Never mind that Gonzaga has produced a number of famous figures – NBA star John Stockton, House Speaker Tom Foley, crooner Bing Crosby – as many pointed out on Twitter.
In one tweet, Washington Attorney General Bob Ferguson declared “under penalty of perjury” that Gonzaga is a real place, sharing a postgame photo of his 10-year-old son and Zags player Jeremy Jones.
The university weighed in, too, sharing video testimonials by a few true believers, including ESPN anchor Neil Everett and Gonzaga videographer Kurt Nolen, who said he used to work for Kimmel.
“We’re just trying to fan the flames of this thing to keep the story alive,” said Dave Sonntag, Gonzaga’s vice president for marketing and communications.
But Kimmel just couldn’t be convinced. As of Friday afternoon, he hadn’t responded to an online petition requesting he speak at Gonzaga’s next commencement ceremony.
Oh, well.
“It’s safe to say the Kimmel ‘feud’ combined with NCAA coverage is priceless for Spokane,” said Kate Hudson, public relations manager for Visit Spokane. “What makes the Kimmel thing so special is it was unsolicited coverage that has gone viral.”
Hudson pointed out Google trends showing recent spikes in searches for “Jimmy Kimmel Gonzaga” and “Where is Gonzaga?”
“If you were to pay for that kind of advertising, it would be millions of dollars,” she said.
On Twitter, Visit Spokane has been sharing the hashtag #GonzagaExists, which is about as flattering as “Spokane doesn’t suck.”
The tourism agency used a similar social media strategy in March 2017, after the Guardian newspaper published an essay by Spokane native Cody Delistraty, which contained factual errors and portrayed Gonzaga’s basketball team as the last hope of a struggling city. A Twitter campaign used the playful hashtag #CodyComeHome to tell Delistraty about some of Spokane’s finer attractions.

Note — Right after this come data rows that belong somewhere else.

**config.mk**
```make
export PLATFORM = sky130hd
export DESIGN_NAME = instr_fetch_unit
export DESIGN_NICKNAME = d
export VERILOG_FILES = /design/src/rtl/instr_fetch_unit.sv
export SDC_FILE = /design/constraint.sdc
export NUM_CORES = 1
export LEC_CHECK = 0
export BUFFER_PORTS_ARGS = -buffer_cell sky130_fd_sc_hd__buf_4
export CAP_MARGIN = 20
export CORE_UTILIZATION = 45
export CTS_BUF_LIST = sky130_fd_sc_hd__clkbuf_8
export DETAILED_ROUTE_END_ITERATION = 6
export PLACE_DENSITY = 0.71
export SETUP_SLACK_MARGIN = 0.3
export SLEW_MARGIN = 20
export SYNTH_ARGS = -nofsm -noshare
export SYNTH_HDL_FRONTEND = slang
export SYNTH_SLANG_ARGS = --single-unit
```
**constraint.sdc**
```tcl
create_clock -name clk -period 7.8 [get_ports clk]
set_input_delay 0.39 -clock clk [delete_from_list [all_inputs] [get_ports clk]]
set_output_delay 0.39 -clock clk [all_outputs]
set_load 0.1 [all_outputs]
```
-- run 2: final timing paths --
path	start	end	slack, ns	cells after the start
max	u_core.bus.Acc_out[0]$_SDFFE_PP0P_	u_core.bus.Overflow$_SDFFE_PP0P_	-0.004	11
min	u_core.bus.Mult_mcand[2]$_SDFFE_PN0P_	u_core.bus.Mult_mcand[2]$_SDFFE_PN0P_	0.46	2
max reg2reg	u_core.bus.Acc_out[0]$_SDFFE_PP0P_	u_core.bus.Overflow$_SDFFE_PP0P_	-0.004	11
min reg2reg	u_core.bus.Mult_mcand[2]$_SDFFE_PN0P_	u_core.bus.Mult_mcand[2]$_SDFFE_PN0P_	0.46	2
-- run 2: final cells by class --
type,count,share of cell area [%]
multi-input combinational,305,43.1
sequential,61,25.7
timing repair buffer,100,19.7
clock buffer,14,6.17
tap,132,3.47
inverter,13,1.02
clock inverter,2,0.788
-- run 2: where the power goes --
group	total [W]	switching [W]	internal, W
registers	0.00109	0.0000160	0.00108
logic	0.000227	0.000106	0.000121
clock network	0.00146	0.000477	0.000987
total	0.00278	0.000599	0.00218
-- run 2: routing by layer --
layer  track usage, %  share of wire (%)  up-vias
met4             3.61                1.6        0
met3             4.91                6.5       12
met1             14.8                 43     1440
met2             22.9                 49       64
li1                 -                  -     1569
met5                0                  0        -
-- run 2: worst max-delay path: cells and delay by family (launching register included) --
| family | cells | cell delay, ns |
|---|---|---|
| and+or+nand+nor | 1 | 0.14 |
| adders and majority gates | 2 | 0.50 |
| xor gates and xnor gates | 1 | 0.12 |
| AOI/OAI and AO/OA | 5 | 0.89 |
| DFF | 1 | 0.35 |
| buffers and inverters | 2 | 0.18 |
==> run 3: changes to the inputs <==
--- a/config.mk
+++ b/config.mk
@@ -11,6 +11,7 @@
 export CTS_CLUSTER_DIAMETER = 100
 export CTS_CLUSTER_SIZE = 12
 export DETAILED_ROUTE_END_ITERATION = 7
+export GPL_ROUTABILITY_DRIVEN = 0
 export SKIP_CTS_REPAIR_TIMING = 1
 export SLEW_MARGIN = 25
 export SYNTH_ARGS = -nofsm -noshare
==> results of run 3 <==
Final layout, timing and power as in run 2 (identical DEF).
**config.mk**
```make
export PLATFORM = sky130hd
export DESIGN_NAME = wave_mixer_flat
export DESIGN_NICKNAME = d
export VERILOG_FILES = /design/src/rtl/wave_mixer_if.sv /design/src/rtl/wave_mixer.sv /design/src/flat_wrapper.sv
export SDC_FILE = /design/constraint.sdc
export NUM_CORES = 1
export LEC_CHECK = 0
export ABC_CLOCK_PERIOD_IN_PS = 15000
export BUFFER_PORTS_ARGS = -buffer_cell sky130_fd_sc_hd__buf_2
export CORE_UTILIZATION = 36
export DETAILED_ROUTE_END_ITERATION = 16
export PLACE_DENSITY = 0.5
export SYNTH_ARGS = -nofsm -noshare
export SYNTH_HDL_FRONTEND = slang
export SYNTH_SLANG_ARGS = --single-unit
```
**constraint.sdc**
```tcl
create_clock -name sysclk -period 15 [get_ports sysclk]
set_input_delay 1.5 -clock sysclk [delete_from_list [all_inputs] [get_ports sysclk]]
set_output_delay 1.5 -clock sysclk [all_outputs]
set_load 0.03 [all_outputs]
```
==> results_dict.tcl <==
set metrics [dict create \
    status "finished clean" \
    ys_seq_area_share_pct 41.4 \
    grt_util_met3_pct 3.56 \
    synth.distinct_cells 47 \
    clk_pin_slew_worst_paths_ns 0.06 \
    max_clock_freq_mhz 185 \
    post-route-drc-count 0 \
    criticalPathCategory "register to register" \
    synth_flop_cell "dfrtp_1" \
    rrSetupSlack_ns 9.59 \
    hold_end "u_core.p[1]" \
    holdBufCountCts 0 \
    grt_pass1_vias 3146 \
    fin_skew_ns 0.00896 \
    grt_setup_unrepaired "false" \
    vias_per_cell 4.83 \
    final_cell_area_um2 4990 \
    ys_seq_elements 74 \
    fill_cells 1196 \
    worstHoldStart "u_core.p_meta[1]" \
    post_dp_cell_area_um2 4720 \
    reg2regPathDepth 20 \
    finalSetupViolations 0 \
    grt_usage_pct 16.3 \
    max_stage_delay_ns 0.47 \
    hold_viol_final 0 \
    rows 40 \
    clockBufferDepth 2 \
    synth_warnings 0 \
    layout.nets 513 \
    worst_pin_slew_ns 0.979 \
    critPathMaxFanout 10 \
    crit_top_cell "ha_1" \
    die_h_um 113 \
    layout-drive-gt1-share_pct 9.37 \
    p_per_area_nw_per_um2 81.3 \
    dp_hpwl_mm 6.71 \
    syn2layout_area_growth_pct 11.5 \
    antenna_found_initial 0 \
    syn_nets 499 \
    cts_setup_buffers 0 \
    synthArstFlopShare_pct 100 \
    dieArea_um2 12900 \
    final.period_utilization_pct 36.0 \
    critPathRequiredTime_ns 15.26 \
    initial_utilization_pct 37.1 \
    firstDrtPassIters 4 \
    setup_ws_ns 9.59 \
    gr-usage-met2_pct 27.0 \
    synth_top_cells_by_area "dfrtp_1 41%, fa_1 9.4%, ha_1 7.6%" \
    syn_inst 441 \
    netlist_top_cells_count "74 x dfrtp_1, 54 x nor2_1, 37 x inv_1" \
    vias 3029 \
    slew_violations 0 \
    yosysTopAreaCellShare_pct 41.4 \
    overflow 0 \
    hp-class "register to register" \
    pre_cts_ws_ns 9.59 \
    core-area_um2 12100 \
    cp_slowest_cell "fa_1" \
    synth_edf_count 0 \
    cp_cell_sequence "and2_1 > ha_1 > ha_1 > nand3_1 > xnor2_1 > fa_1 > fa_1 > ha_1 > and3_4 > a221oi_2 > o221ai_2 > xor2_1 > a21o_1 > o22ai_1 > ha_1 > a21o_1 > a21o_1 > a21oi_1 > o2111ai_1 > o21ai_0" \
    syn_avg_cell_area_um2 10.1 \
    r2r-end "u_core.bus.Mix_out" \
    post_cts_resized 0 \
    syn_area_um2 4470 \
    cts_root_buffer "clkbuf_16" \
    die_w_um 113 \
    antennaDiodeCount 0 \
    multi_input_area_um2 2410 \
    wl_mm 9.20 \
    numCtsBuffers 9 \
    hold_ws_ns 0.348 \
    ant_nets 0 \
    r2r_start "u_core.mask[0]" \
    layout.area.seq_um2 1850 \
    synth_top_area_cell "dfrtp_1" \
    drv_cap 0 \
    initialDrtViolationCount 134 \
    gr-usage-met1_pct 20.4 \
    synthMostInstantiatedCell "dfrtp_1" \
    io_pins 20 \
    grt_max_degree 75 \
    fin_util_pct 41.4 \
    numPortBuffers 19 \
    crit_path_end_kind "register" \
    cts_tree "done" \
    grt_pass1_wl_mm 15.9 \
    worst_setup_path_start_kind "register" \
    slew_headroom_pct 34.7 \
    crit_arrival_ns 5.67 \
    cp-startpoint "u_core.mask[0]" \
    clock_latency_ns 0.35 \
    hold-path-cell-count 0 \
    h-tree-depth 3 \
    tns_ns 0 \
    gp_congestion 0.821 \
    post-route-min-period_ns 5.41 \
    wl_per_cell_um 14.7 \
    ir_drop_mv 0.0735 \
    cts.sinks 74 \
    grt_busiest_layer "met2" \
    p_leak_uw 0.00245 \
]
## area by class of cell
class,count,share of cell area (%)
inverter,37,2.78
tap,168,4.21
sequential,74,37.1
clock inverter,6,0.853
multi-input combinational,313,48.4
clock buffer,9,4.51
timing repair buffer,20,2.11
<file path="src/rtl/pc_pkg.sv">
// pc_pkg: shared types and constants for the program-counter unit
// PC_COMPRESSED_EN narrows the misalignment mask to bit0 for 16-bit instructions
package pc_pkg;
    typedef enum logic [1:0] {PC_BOOT, PC_RUN, PC_HALT} pc_state_e;
    localparam int STEP_WORD = 4;
    localparam int STEP_HALF = 2;
`ifdef PC_COMPRESSED_EN
    localparam logic [1:0] MISALIGN_MASK = 2'b01;
`else
    localparam logic [1:0] MISALIGN_MASK = 2'b11;
`endif
endpackage

</file>
<file path="src/rtl/pc_next_sel.sv">
// pc_next_sel: prioritised next-PC mux, sequential step and target misalignment check
// PC_COMPRESSED_EN selects a 2-byte step when instr_len2 is set
module pc_next_sel #(
    parameter int XLEN = 32
) (
    input  logic [XLEN-1:0] pc,
    input  logic            instr_len2,
    input  logic            br_taken,
    input  logic [XLEN-1:0] br_target,
    input  logic            trap_req,
    input  logic [XLEN-1:0] trap_vector,
    output logic [XLEN-1:0] next_pc,
    output logic [XLEN-1:0] pc_plus,
    output logic            retire,
    output logic            misalign
);
    import pc_pkg::*;
    logic [XLEN-1:0] trap_base;
`ifdef PC_COMPRESSED_EN
    assign pc_plus = pc + XLEN'(instr_len2 ? STEP_HALF : STEP_WORD);
`else
    logic unused_len2;
    assign unused_len2 = instr_len2;
    assign pc_plus = pc + XLEN'(STEP_WORD);
`endif
    assign trap_base = trap_vector & ~XLEN'(3);
    // a trap outranks the branch, so a bad target is only flagged when no trap is pending
    assign misalign = !trap_req && br_taken && |(br_target[1:0] & MISALIGN_MASK);
    assign retire = !trap_req && !misalign;
    assign next_pc = (trap_req || misalign) ? trap_base : br_taken ? br_target : pc_plus;
endmodule

</file>
<file path="src/rtl/pc_unit.sv">
// pc_unit: program counter with boot/run/halt FSM, stall hold, redirects and retire counter
// PC_COMPRESSED_EN enables 16-bit instruction steps and bit0-only misalignment
module pc_unit #(
    parameter int              XLEN         = 32,
    parameter logic [XLEN-1:0] RESET_VECTOR = '0,
    parameter int              CNT_W        = 64
) (
    input  logic             clk,
    input  logic             rst,
    input  logic             stall,
    input  logic             instr_len2,
    input  logic             br_taken,
    input  logic [XLEN-1:0]  br_target,
    input  logic             trap_req,
    input  logic [XLEN-1:0]  trap_vector,
    input  logic             halt_req,
    input  logic             resume_req,
    output logic [XLEN-1:0]  pc_out,
    output logic [XLEN-1:0]  pc_plus_out,
    output logic             fetch_valid,
    output logic             misaligned_exc,
    output logic [XLEN-1:0]  bad_addr,
    output logic [XLEN-1:0]  epc_out,
    output logic [CNT_W-1:0] instret
);
    import pc_pkg::*;
    pc_state_e       state;
    logic [XLEN-1:0] next_pc;
    logic            retire, misalign, run;

    pc_next_sel #(.XLEN(XLEN)) u_sel (
        .pc          (pc_out),
        .instr_len2  (instr_len2),
        .br_taken    (br_taken),
        .br_target   (br_target),
        .trap_req    (trap_req),
        .trap_vector (trap_vector),
        .next_pc     (next_pc),
        .pc_plus     (pc_plus_out),
        .retire      (retire),
        .misalign    (misalign)
    );

    assign run = state == PC_RUN && !stall;

    always_ff @(posedge clk) begin
        if (rst) begin
            state          <= PC_BOOT;
            pc_out         <= RESET_VECTOR;
            fetch_valid    <= 1'b0;
            misaligned_exc <= 1'b0;
            bad_addr       <= '0;
            epc_out        <= '0;
            instret        <= '0;
        end else begin
            misaligned_exc <= run && misalign;
            if (run) begin
                pc_out <= next_pc;
                if (misalign) bad_addr <= br_target;
                if (!retire) epc_out <= pc_out;
                if (retire) instret <= instret + CNT_W'(1);
                // halt is honoured only when the instruction actually retires
                if (retire && halt_req) begin
                    state       <= PC_HALT;
                    fetch_valid <= 1'b0;
                end
            end
            if (state == PC_BOOT || (state == PC_HALT && resume_req)) begin
                state       <= PC_RUN;
                fetch_valid <= 1'b1;
            end
        end
    end
endmodule

</file>
<file path="config.mk">
export PLATFORM = sky130hd
export DESIGN_NAME = najla_result_serializer
export DESIGN_NICKNAME = d
export VERILOG_FILES = /design/src/rtl/najla_result_serializer.sv
export SDC_FILE = /design/constraint.sdc
export NUM_CORES = 1
export LEC_CHECK = 0
export ABC_AREA = 1
export CORE_UTILIZATION = 52
export CTS_CLUSTER_SIZE = 14
export DETAILED_ROUTE_END_ITERATION = 7
export MAX_ROUTING_LAYER = met4
export PLACE_DENSITY = 0.76
export SYNTH_ARGS = -nofsm -noshare
export SYNTH_HDL_FRONTEND = slang
export SYNTH_SLANG_ARGS = --single-unit
</file>
<file path="constraint.sdc">
create_clock -name clk -period 6.1 [get_ports clk]
set_input_delay 0.61 -clock clk [delete_from_list [all_inputs] [get_ports clk]]
set_output_delay 0.61 -clock clk [all_outputs]
set_load 0.03 [all_outputs]
</file>
===== src/rtl/multicycle_ctrl.sv =====
// Multicycle control FSM sequencing fetch, decode, register read, ALU
// (start/done handshake), memory access and writeback for the mem/reg_bank/ALU
// datapath.
// Ports: clk, rst (async high), resume; mem side pc/instr/mem_en/mem_rw/
// mem_clear/mem_addr/mem_wdata/mem_rdata; reg_bank side src_1/src_2/rd_1/rd_2/
// opwrite/reg_write/reg_data; ALU side alu_a/alu_b/alu_op/alu_start/alu_done/
// alu_res; status halted/err/retired.
module multicycle_ctrl
  import ctrl_pkg::*;
#(
  parameter int unsigned DATA_W  = 32,
  parameter int unsigned RA_W    = 2,
  parameter int unsigned PC_STEP = 1,
  parameter int unsigned CNT_W   = 16
) (
  input  logic                clk,
  input  logic                rst,
  input  logic                resume,
  output logic [DATA_W-1:0]   pc,
  input  logic [DATA_W-1:0]   instr,
  output logic                mem_en,
  output logic                mem_rw,
  output logic                mem_clear,
  output logic [DATA_W-1:0]   mem_addr,
  output logic [DATA_W-1:0]   mem_wdata,
  input  logic [DATA_W-1:0]   mem_rdata,
  output logic [RA_W-1:0]     src_1,
  output logic [RA_W-1:0]     src_2,
  input  logic [DATA_W-1:0]   rd_1,
  input  logic [DATA_W-1:0]   rd_2,
  output logic                opwrite,
  output logic [RA_W-1:0]     reg_write,
  output logic [DATA_W-1:0]   reg_data,
  output logic [DATA_W-1:0]   alu_a,
  output logic [DATA_W-1:0]   alu_b,
  output logic [ALU_OP_W-1:0] alu_op,
  output logic                alu_start,
  input  logic                alu_done,
  input  logic [DATA_W-1:0]   alu_res,
  output logic                halted,
  output logic                err,
  output logic [CNT_W-1:0]    retired
);

  localparam int unsigned IMM_W    = imm_width(DATA_W, RA_W);
  localparam int unsigned DEST_LSB = dest_lsb(DATA_W, RA_W);
  localparam int unsigned SRC_LSB  = src_lsb(DATA_W, RA_W);
  localparam int unsigned OPC_LSB  = DATA_W - OPC_W;

  state_e              state;
  logic [DATA_W-1:0]   ir;
  logic [DATA_W-1:0]   a_q;
  logic [DATA_W-1:0]   b_q;
  logic [DATA_W-1:0]   imm_q;

  logic [DATA_W-1:0]   imm_ext;
  logic [RA_W-1:0]     dest;
  logic [DATA_W-1:0]   pc_next;
  logic [CNT_W-1:0]    retired_next;

  op_class_e           op_class;
  logic [ALU_OP_W-1:0] dec_alu_op;
  logic                is_div;
  logic                needs_mem;
  logic                needs_wb;

  assign imm_ext      = DATA_W'(ir[IMM_W-1:0]);
  assign dest         = ir[DEST_LSB +: RA_W];
  assign pc_next      = pc + DATA_W'(PC_STEP);
  assign retired_next = retired + CNT_W'(1);

  ctrl_decode u_decode (
    .opcode      (ir[OPC_LSB +: OPC_W]),
    .op_class_c  (op_class),
    .alu_op_c    (dec_alu_op),
    .is_div_c    (is_div),
    .needs_mem_c (needs_mem),
    .needs_wb_c  (needs_wb)
  );

  // Main sequencer; strobes default low each cycle so they form single pulses.
  always_ff @(posedge clk or posedge rst) begin
    if (rst) begin
      state     <= S_FETCH;
      ir        <= '0;
      a_q       <= '0;
      b_q       <= '0;
      imm_q     <= '0;
      pc        <= '0;
      mem_en    <= 1'b0;
      mem_rw    <= 1'b0;
      mem_clear <= 1'b0;
      mem_addr  <= '0;
      mem_wdata <= '0;
      src_1     <= '0;
      src_2     <= '0;
      opwrite   <= 1'b0;
      reg_write <= '0;
      reg_data  <= '0;
      alu_a     <= '0;
      alu_b     <= '0;
      alu_op    <= '0;
      alu_start <= 1'b0;
      halted    <= 1'b0;
      err       <= 1'b0;
      retired   <= '0;
    end else begin
      alu_start <= 1'b0;
      mem_clear <= 1'b0;
      opwrite   <= 1'b0;
      case (state)
        S_FETCH: begin
          ir    <= instr;
          state <= S_DECODE;
        end
        S_DECODE: begin
          src_1 <= ir[SRC_LSB +: RA_W];
          src_2 <= dest;
          state <= S_READ;
        end
        S_READ: begin
          a_q   <= rd_1;
          b_q   <= rd_2;
          imm_q <= imm_ext;
          if (op_class == CLS_ALU) begin
            alu_a     <= rd_1;
            alu_b     <= imm_ext;
            alu_op    <= dec_alu_op;
            // Divide by zero never reaches the ALU.
            alu_start <= !(is_div && (imm_ext == '0));
          end
          mem_clear <= (op_class == CLS_MEMCLR);
          state     <= S_EXEC;
        end
        S_EXEC: begin
          case (op_class)
            CLS_ALU: begin
              if (is_div && (imm_q == '0)) begin
                err     <= 1'b1;
                pc      <= pc_next;
                retired <= retired_next;
                state   <= S_FETCH;
              end else if (alu_done) begin
                reg_write <= dest;
                reg_data  <= alu_res;
                if (needs_wb) begin
                  opwrite <= 1'b1;
                  state   <= S_WB;
                end else begin
                  pc      <= pc_next;
                  retired <= retired_next;
                  state   <= S_FETCH;
                end
              end
            end
            CLS_MEMCLR: begin
              pc      <= pc_next;
              retired <= retired_next;
              state   <= S_FETCH;
            end
            CLS_HALT: begin
              halted <= 1'b1;
              state  <= S_HALT;
            end
            default: begin
              mem_en    <= needs_mem;
              mem_rw    <= (op_class == CLS_STORE);
              mem_addr  <= a_q + imm_q;
              mem_wdata <= b_q;
              state     <= S_MEM;
            end
          endcase
        end
        S_MEM: begin
          mem_en <= 1'b0;
          mem_rw <= 1'b0;
          if (needs_wb) begin
            reg_write <= dest;
            reg_data  <= mem_rdata;
            opwrite   <= 1'b1;
            state     <= S_WB;
          end else begin
            pc      <= pc_next;
            retired <= retired_next;
            state   <= S_FETCH;
          end
        end
        S_WB: begin
          pc      <= pc_next;
          retired <= retired_next;
          state   <= S_FETCH;
        end
        S_HALT: begin
          if (resume) begin
            halted  <= 1'b0;
            pc      <= pc_next;
            retired <= retired_next;
            state   <= S_FETCH;
          end
        end
        default: state <= S_FETCH;
      endcase
    end
  end

endmodule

Still, it couldn’t hurt to play along with Kimmel’s theory.
“I think the Jimmy Kimmel piece is the ultimate ‘lean into it’ scenario,” Daniel Thorpe, president of the Spokane marketing firm Boom Creative, said in an email. “Celebrate the mystique that Gonzaga might be actually be a fictitious place. Own that weirdness because there is a kernel of truth to it.”